Tags: Syllabus: GS-2/Indian Polity

In Context

• In May 2023, the central government issued an Ordinance that nullified the Supreme Court’s Verdict, which had granted the Aam Aadmi Party (AAP) government of Delhi control over the transfer and posting of officials in the National Capital Territory (NCT), excluding matters pertaining to public order, police, and land.

What is Ordinance?

• Under the Constitution, the legislature has the authority to enact laws. However, if Parliament is not in session and ‘immediate action’ is required, the President can issue an ordinance.An ordinance is a law that may result in legislative adjustments.

Ordinance making powers of the President

• Article 123 of the Constitution addresses the “President’s authority to promulgate ordinances during parliamentary recesses.”

• An Ordinance “has the same force and effect as a Congressional Act.”

• Ordinances can only be issued by the President when neither of the two Houses of Parliament is in session.

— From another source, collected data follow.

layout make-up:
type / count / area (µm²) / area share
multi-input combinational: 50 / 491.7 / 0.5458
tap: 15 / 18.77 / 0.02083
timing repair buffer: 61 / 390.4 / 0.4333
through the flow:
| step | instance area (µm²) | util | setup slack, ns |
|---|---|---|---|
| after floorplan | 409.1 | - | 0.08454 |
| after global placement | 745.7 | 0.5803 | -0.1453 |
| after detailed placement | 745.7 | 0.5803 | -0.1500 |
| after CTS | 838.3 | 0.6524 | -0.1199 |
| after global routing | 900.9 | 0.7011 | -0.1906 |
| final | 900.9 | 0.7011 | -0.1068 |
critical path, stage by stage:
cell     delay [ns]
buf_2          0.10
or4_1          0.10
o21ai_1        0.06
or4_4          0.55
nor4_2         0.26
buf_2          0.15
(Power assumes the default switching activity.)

• Since the President acts based on the advice of the Council of Ministers, it is the government that makes the decision to introduce the Ordinance. The President may return the Cabinet’s recommendation once for reconsideration; if it is returned (with or without reconsideration), the President must promulgate it.

• An Ordinance is effective for six weeks, or 42 days, beginning on the date the next session begins. If the two Houses convene on distinct dates, the later date will be taken into account.

Lapsing of Ordinance

• The government is required to submit an Ordinance to Parliament for ratification; failure to do so will result in its lapse “six weeks after the reassembly of Parliament.”

• The Ordinance may expire earlier if revoked by the President or if both houses pass resolutions disapproving it. (Rejection of an Ordinance would indicate that the government has lost majority, however.)

• Ordinance will also be rendered ineffective if resolutions disapproving the Ordinance are passed by both Houses.

• Additionally, if an Ordinance enacts a law that Parliament does not have the authority to enact under the Constitution, it is void.

Ordinance making powers of the Governor 

  • Just as the President of India is constitutionally required to issue Ordinances under Article 123, the Governor of a state can issue Ordinances under Article 213 when the state legislative assembly (or one of the two Houses in states with bicameral legislatures) is not in session.
  • The powers of the President and the Governor are comparable with regard to Ordinance making.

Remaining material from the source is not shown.